The dental restoration of a partially or wholly edentulous patient with artificial dentition is typically done in two stages. In the first stage, an incision is made through the gingiva to expose the underlying bone. An artificial tooth root, in the form of a dental implant, is placed in the jawbone for osseointegration. The dental implant generally includes a threaded bore to receive a retaining screw for holding mating components thereon. During the first stage, the gum tissue overlying the implant is sutured and heals as the osseointegration process continues.
Once the osseointegration process is complete, the second stage is initiated. Here, the gingival tissue is re-opened to expose an end of the dental implant. A healing component or healing abutment is fastened to the exposed end of the dental implant to allow the gingival tissue to heal therearound. It should be noted that the healing abutment can be placed on the dental implant immediately after the implant has been installed and before osseointegration. In recent years, for some situations, the osseointegration step and gingival healing steps have been combined into a one-step process.
Further, in recent years, scanning technology has been used to identify the conditions in the patient's mouth adjacent to a dental implant by scanning the patient's mouth with a scannable healing abutment or another scanning member installed on the implant. Alternatively, an impression may be taken of the patient's mouth, and the scan is taken of the impression or a stone model created from the impression. Ultimately, the data from these various scans is used to create a model that is used to develop a custom prosthesis for attachment to the patient's dental implant.

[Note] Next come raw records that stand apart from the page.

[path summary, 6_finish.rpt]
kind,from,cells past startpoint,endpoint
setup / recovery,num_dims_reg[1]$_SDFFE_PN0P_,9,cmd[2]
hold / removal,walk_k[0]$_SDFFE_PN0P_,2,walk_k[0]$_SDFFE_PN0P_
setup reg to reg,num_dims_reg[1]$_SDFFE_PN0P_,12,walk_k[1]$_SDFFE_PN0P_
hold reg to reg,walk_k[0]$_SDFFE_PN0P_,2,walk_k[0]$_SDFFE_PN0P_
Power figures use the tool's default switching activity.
<file path="config.mk">
export PLATFORM = sky130hd
export DESIGN_NAME = pll_config_sequencer_unit
export DESIGN_NICKNAME = d
export VERILOG_FILES = /design/src/hw/rtl/pcs_pkg.sv /design/src/hw/rtl/pcs_ctrl.sv /design/src/hw/rtl/pcs_dpath.sv /design/src/hw/rtl/pll_config_sequencer_unit.sv
export SDC_FILE = /design/constraint.sdc
export NUM_CORES = 1
export LEC_CHECK = 0
export BUFFER_PORTS_ARGS = -buffer_cell sky130_fd_sc_hd__clkbuf_2
export CAP_MARGIN = 25
export CORE_MARGIN = 10
export CORE_UTILIZATION = 48
export CTS_CLUSTER_DIAMETER = 80
export DETAILED_ROUTE_END_ITERATION = 12
export GPL_TIMING_DRIVEN = 0
export HOLD_SLACK_MARGIN = 0.02
export PLACE_DENSITY = 0.69
export SETUP_SLACK_MARGIN = 0.5
export SLEW_MARGIN = 20
export SYNTH_ARGS = -nofsm -noshare
export SYNTH_HDL_FRONTEND = slang
export SYNTH_HIERARCHICAL = 1
export SYNTH_SLANG_ARGS = --single-unit
</file>
<file path="constraint.sdc">
create_clock -name clk_i -period 5.9 [get_ports clk_i]
set_input_delay 0.295 -clock clk_i [delete_from_list [all_inputs] [get_ports clk_i]]
set_output_delay 0.295 -clock clk_i [all_outputs]
set_load 0.1 [all_outputs]
</file>
<file path="config.mk">
export PLATFORM = sky130hd
export DESIGN_NAME = gkde_divider
export DESIGN_NICKNAME = d
export VERILOG_FILES = /design/src/hw/rtl/gkde_pkg.sv /design/src/hw/rtl/gkde_div_cell.sv /design/src/hw/rtl/gkde_divider.sv
export SDC_FILE = /design/constraint.sdc
export NUM_CORES = 2
export LEC_CHECK = 0
export BUFFER_PORTS_ARGS = -buffer_cell sky130_fd_sc_hd__buf_2
export CORE_UTILIZATION = 60
export DETAILED_ROUTE_END_ITERATION = 6
export GPL_TIMING_DRIVEN = 1
export PLACE_DENSITY_LB_ADDON = 0.08
export SETUP_SLACK_MARGIN = 0.2
export SLEW_MARGIN = 5
export SYNTH_ARGS = -nofsm -noshare
export SYNTH_HDL_FRONTEND = slang
export SYNTH_SLANG_ARGS = --single-unit
</file>
<file path="constraint.sdc">
create_clock -name clk -period 11.77 [get_ports clk]
set_clock_uncertainty 0.2 [all_clocks]
set_input_delay 2.354 -clock clk [delete_from_list [all_inputs] [get_ports clk]]
set_output_delay 2.354 -clock clk [all_outputs]
set_load 0.05 [all_outputs]
</file>
<file path="src/hw/rtl/gkde_pkg.sv">
// shared types, constants and kernel rom for the windowed kernel density estimator
// no dependencies
package gkde_pkg;

  localparam int MAX_SAMPLES       = 1024;
  localparam int KERNEL_TABLE_SIZE = 256;
  localparam int ADDR_W            = $clog2(MAX_SAMPLES);
  localparam int CNT_W             = $clog2(MAX_SAMPLES + 1);
  localparam int KIDX_W            = $clog2(KERNEL_TABLE_SIZE);
  localparam int KV_W              = 17;
  localparam int ACC_W             = CNT_W + 16;
  localparam int PROD_W            = ACC_W + 32;
  localparam int DIV_CELLS         = 4;
  localparam int DIV_STEPS         = (PROD_W + DIV_CELLS - 1) / DIV_CELLS;
  localparam int DIV_W             = DIV_STEPS * DIV_CELLS;
  localparam int STEP_W            = $clog2(DIV_STEPS + 1);
  localparam int FRAC_SHIFT        = 24;
  localparam int CFG_IDX_W         = 2;
  localparam logic [63:0] EXP_M1_Q32 = 64'd1580030169;

  typedef logic [1:0] opcode_t;
  localparam opcode_t OP_CLEAR = 2'd0;
  localparam opcode_t OP_LOAD  = 2'd1;
  localparam opcode_t OP_QUERY = 2'd2;

  typedef logic [CFG_IDX_W-1:0] cfg_idx_t;
  localparam cfg_idx_t REG_HALF_WINDOW = 2'd0;
  localparam cfg_idx_t REG_INV_TWO_VAR = 2'd1;
  localparam cfg_idx_t REG_INV_NORM    = 2'd2;

  localparam logic [30:0] HALF_WINDOW_RST = 31'd196608;
  localparam logic [31:0] INV_TWO_VAR_RST = 32'd8388608;
  localparam logic [31:0] INV_NORM_RST    = 32'd6693161;

  typedef struct packed {
    logic              en;
    logic [ADDR_W-1:0] addr;
    logic [31:0]       data;
  } wr_t;

  typedef struct packed {
    logic start;
  } div_ctl_t;

  typedef struct packed {
    logic busy;
    logic done;
  } div_sts_t;

  typedef logic [31:0] krom_t [KERNEL_TABLE_SIZE];

  function automatic logic [31:0] rom_entry(input int unsigned i);
    logic [63:0] x;
    logic [63:0] n;
    logic [63:0] f;
    logic [63:0] t;
    logic [63:0] ef;
    logic [63:0] en;
    logic signed [65:0] s;
    x = (64'(i) << 35) / KERNEL_TABLE_SIZE;
    n = x >> 32;
    f = x & 64'hFFFF_FFFF;
    t = 64'd1 << 32;
    s = 66'sd4294967296;
    t = (t * f) >> 32;          s = s - $signed({2'b00, t});
    t = ((t * f) >> 32) / 2;    s = s + $signed({2'b00, t});
    t = ((t * f) >> 32) / 3;    s = s - $signed({2'b00, t});
    t = ((t * f) >> 32) / 4;    s = s + $signed({2'b00, t});
    t = ((t * f) >> 32) / 5;    s = s - $signed({2'b00, t});
    t = ((t * f) >> 32) / 6;    s = s + $signed({2'b00, t});
    t = ((t * f) >> 32) / 7;    s = s - $signed({2'b00, t});
    t = ((t * f) >> 32) / 8;    s = s + $signed({2'b00, t});
    t = ((t * f) >> 32) / 9;    s = s - $signed({2'b00, t});
    t = ((t * f) >> 32) / 10;   s = s + $signed({2'b00, t});
    t = ((t * f) >> 32) / 11;   s = s - $signed({2'b00, t});
    t = ((t * f) >> 32) / 12;   s = s + $signed({2'b00, t});
    t = ((t * f) >> 32) / 13;   s = s - $signed({2'b00, t});
    t = ((t * f) >> 32) / 14;   s = s + $signed({2'b00, t});
    t = ((t * f) >> 32) / 15;   s = s - $signed({2'b00, t});
    t = ((t * f) >> 32) / 16;   s = s + $signed({2'b00, t});
    t = ((t * f) >> 32) / 17;   s = s - $signed({2'b00, t});
    t = ((t * f) >> 32) / 18;   s = s + $signed({2'b00, t});
    t = ((t * f) >> 32) / 19;   s = s - $signed({2'b00, t});
    t = ((t * f) >> 32) / 20;   s = s + $signed({2'b00, t});
    t = ((t * f) >> 32) / 21;   s = s - $signed({2'b00, t});
    t = ((t * f) >> 32) / 22;   s = s + $signed({2'b00, t});
    t = ((t * f) >> 32) / 23;   s = s - $signed({2'b00, t});
    t = ((t * f) >> 32) / 24;   s = s + $signed({2'b00, t});
    if (s < 0) s = 0;
    if (s > 66'sh0_FFFF_FFFF) s = 66'sh0_FFFF_FFFF;
    ef = 64'(s);
    en = 64'hFFFF_FFFF;
    for (int k = 0; k < 8; k++) begin
      if (64'(k) < n) en = (en * EXP_M1_Q32) >> 32;
    end
    return 32'((((ef * en) >> 32) + 64'd32768) >> 16);
  endfunction

  function automatic krom_t build_krom();
    krom_t r;
    for (int i = 0; i < KERNEL_TABLE_SIZE; i++) begin
      r[i] = rom_entry(i);
    end
    return r;
  endfunction

  localparam krom_t KROM = build_krom();

endpackage

</file>
<file path="src/hw/rtl/gkde_div_cell.sv">
// one restoring division cell: shifts in one dividend bit, yields one quotient bit
// depends on gkde_pkg
module gkde_div_cell (
  input  logic [gkde_pkg::CNT_W-1:0] rem_in,
  input  logic                       bit_in,
  input  logic [gkde_pkg::CNT_W-1:0] divisor,
  output logic [gkde_pkg::CNT_W-1:0] rem_out,
  output logic                       q_out
);
  logic [gkde_pkg::CNT_W:0] trial;
  logic [gkde_pkg::CNT_W:0] diff;

  assign trial   = {rem_in, bit_in};
  assign diff    = trial - {1'b0, divisor};
  assign q_out   = trial >= {1'b0, divisor};
  assign rem_out = q_out ? diff[gkde_pkg::CNT_W-1:0] : trial[gkde_pkg::CNT_W-1:0];
endmodule

</file>
<file path="src/hw/rtl/gkde_divider.sv">
// iterative divider: product of sum and scale over sample count,
// a chain of division cells gives several quotient bits per cycle
// depends on gkde_pkg, gkde_div_cell
module gkde_divider (
  input  logic                       clk,
  input  logic                       rst_n,
  input  gkde_pkg::div_ctl_t         ctl,
  input  logic [gkde_pkg::ACC_W-1:0] acc,
  input  logic [31:0]                scale,
  input  logic [gkde_pkg::CNT_W-1:0] divisor,
  output gkde_pkg::div_sts_t         sts,
  output logic [gkde_pkg::DIV_W-1:0] quot
);
  logic [gkde_pkg::DIV_W-1:0]  work_r;
  logic [gkde_pkg::CNT_W-1:0]  rem_r;
  logic [gkde_pkg::STEP_W-1:0] step_r;
  logic                        busy_r;
  logic                        done_r;
  logic [gkde_pkg::PROD_W-1:0] prod;
  logic [gkde_pkg::CNT_W-1:0]  rem_c [gkde_pkg::DIV_CELLS+1];
  logic [gkde_pkg::DIV_CELLS-1:0] qbits;

  assign prod     = acc * scale;
  assign rem_c[0] = rem_r;

  for (genvar g = 0; g < gkde_pkg::DIV_CELLS; g++) begin : g_cell
    gkde_div_cell u_cell (
      .rem_in  (rem_c[g]),
      .bit_in  (work_r[gkde_pkg::DIV_W-1-g]),
      .divisor (divisor),
      .rem_out (rem_c[g+1]),
      .q_out   (qbits[gkde_pkg::DIV_CELLS-1-g])
    );
  end

  always_ff @(posedge clk) begin
    if (!rst_n) begin
      busy_r <= 1'b0;
      done_r <= 1'b0;
      step_r <= '0;
    end else begin
      done_r <= !ctl.start && busy_r
                && (step_r == gkde_pkg::STEP_W'(gkde_pkg::DIV_STEPS - 1));
      if (ctl.start) begin
        busy_r <= 1'b1;
        step_r <= '0;
      end else if (busy_r) begin
        step_r <= step_r + 1'b1;
        if (step_r == gkde_pkg::STEP_W'(gkde_pkg::DIV_STEPS - 1)) begin
          busy_r <= 1'b0;
        end
      end
    end
  end

  always_ff @(posedge clk) begin
    if (ctl.start) begin
      work_r <= gkde_pkg::DIV_W'(prod);
      rem_r  <= '0;
    end else if (busy_r) begin
      work_r <= {work_r[gkde_pkg::DIV_W-gkde_pkg::DIV_CELLS-1:0], qbits};
      rem_r  <= rem_c[gkde_pkg::DIV_CELLS];
    end
  end

  assign sts.busy = busy_r;
  assign sts.done = done_r;
  assign quot     = work_r;
endmodule

</file>
File: config.mk
export PLATFORM = sky130hd
export DESIGN_NAME = packet_filler_and_checksum_unit
export DESIGN_NICKNAME = d
export VERILOG_FILES = /design/src/rtl/core/pkfc_pkg.sv /design/src/rtl/core/pkfc_csr.sv /design/src/rtl/core/pkfc_accum.sv /design/src/rtl/core/pkfc_emit.sv /design/src/rtl/core/packet_filler_and_checksum_unit.sv
export SDC_FILE = /design/constraint.sdc
export NUM_CORES = 1
export LEC_CHECK = 0
export BUFFER_PORTS_ARGS = -buffer_cell sky130_fd_sc_hd__buf_2
export CORE_MARGIN = 2
export CORE_UTILIZATION = 40
export DETAILED_ROUTE_END_ITERATION = 12
export PLACE_DENSITY = 0.6
export SLEW_MARGIN = 20
export SYNTH_ARGS = -nofsm -noshare
export SYNTH_HDL_FRONTEND = slang
export SYNTH_SLANG_ARGS = --single-unit
File: constraint.sdc
create_clock -name clock -period 5.8 [get_ports clock]
set_input_delay 1.16 -clock clock [delete_from_list [all_inputs] [get_ports clock]]
set_output_delay 1.16 -clock clock [all_outputs]
set_load 0.01 [all_outputs]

In one exemplary healing abutment system, informational markers or codes are located on a top surface of the healing abutments. The informational markers can be used to identify information about the specific healing abutment (e.g., the orientation of its non-rotational feature, the dimensions of the healing abutment, etc.). Thus, each healing abutment has exactly one specific code on the top surface. Once the code for that healing abutment is identified (e.g., using scanning techniques), the size (e.g., platform diameter, emergence-profile shape, maximum body diameter, height, overall external geometry, etc.) of that healing abutment can be determined by reference to a library that correlates the code and the specific healing abutment. This library is relatively small (e.g., less than 50 codes, less than 40 codes, less than 30 codes, etc.) as each specific size of healing abutment has a single code. For example, a healing abutment having a 3.4 mm platform diameter, a 3.8 mm maximum body diameter, and a 3 mm height always has the same code represented on the top surface thereof using, for example, one or more informational markers in the shape of notches. Thus, if a manufacturer only sells healing abutments in ten different sizes, then only ten codes are needed to be placed on corresponding top surfaces of the healing abutments for use in identifying the ten different healing abutments. Once the size information and the orientation information of the healing abutment are obtained using the library, a location and orientation of an underlying implant attached to the healing abutment can be determined, which is needed for development of patient-specific components to be attached to the implant. In essence, the codes provide information about the implant and the shape of the opening in the gingival tissue leading to the implant. This type of system is generally described in U.S. Pat. No. 6,790,040, assigned to the assignee of the present disclosure, which is hereby incorporated by reference herein in its entirety.
In one exemplary system, a temporary healing component is scanned prior to being placed in the mouth of a patient and then scanned after being attached to an implant in the mouth of the patient. Such scans are then used to develop an implant level three-dimensional model of the patient's dental conditions for use in designing and/or fabricating a final prosthesis. However, the scanning of the temporary healing component has some drawbacks as compared with the use of codes thereon to develop the three-dimensional model as the level of captured details of the scanned temporary healing component are limited by the ability of the scanner.